• _PROMPT_
The lines you need are those holding the word "instances"; pull them from the material.

Segment Start: DATA LISTING

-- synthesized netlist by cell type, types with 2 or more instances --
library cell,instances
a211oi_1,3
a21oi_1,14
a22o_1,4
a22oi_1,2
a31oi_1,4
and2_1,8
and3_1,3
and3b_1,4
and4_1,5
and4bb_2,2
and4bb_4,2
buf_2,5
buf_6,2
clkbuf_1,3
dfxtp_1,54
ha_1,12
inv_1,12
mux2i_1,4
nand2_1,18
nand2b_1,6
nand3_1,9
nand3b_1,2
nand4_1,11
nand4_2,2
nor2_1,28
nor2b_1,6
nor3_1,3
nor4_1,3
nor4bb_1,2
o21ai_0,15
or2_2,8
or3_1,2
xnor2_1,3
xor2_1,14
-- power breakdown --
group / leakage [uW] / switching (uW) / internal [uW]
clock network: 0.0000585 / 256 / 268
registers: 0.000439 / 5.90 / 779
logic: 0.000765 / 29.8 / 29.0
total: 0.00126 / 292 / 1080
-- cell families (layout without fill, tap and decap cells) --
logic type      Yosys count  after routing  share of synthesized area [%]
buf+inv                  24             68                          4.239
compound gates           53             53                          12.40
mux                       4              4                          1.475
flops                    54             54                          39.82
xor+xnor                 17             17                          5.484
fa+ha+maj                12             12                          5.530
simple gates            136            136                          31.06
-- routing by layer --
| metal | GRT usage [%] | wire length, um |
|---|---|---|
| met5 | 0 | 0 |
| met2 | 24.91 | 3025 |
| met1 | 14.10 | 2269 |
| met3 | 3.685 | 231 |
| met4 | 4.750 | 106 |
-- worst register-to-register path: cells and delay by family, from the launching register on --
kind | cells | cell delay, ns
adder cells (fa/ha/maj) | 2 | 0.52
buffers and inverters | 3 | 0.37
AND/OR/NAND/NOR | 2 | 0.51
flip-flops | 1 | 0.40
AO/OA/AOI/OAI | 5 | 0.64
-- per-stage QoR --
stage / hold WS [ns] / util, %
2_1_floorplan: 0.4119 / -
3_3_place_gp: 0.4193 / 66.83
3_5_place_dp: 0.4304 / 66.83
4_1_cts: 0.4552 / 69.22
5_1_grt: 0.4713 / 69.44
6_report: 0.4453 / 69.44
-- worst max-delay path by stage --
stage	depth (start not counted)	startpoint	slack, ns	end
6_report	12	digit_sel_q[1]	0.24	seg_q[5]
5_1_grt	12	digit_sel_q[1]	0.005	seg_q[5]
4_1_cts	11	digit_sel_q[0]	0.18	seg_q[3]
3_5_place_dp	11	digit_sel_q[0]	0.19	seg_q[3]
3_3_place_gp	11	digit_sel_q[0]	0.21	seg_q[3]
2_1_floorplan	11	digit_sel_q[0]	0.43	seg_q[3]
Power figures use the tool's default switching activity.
File: src/rtl/rr_arbiter2.sv
// Two-requester round-robin arbiter (ALU vs MEM writeback).
// Grants are combinational; last_grant resets to MEM.
module rr_arbiter2
  import abejaruco_pkg::*;
(
  input  logic clk,
  input  logic reset,
  input  logic req_alu,
  input  logic req_mem,
  output logic gnt_alu,
  output logic gnt_mem
);

  logic last_grant;

  assign gnt_alu = !reset && req_alu &&
                   (!req_mem || last_grant == GRANT_MEM);
  assign gnt_mem = !reset && req_mem &&
                   (!req_alu || last_grant == GRANT_ALU);

  always_ff @(posedge clk) begin
    if (reset)
      last_grant <= GRANT_MEM;
    else if (gnt_alu)
      last_grant <= GRANT_ALU;
    else if (gnt_mem)
      last_grant <= GRANT_MEM;
  end

endmodule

Segment End: DATA LISTING

• _YOUR SOLUTION_
-- synthesized netlist by cell type, types with 2 or more instances --
library cell,instances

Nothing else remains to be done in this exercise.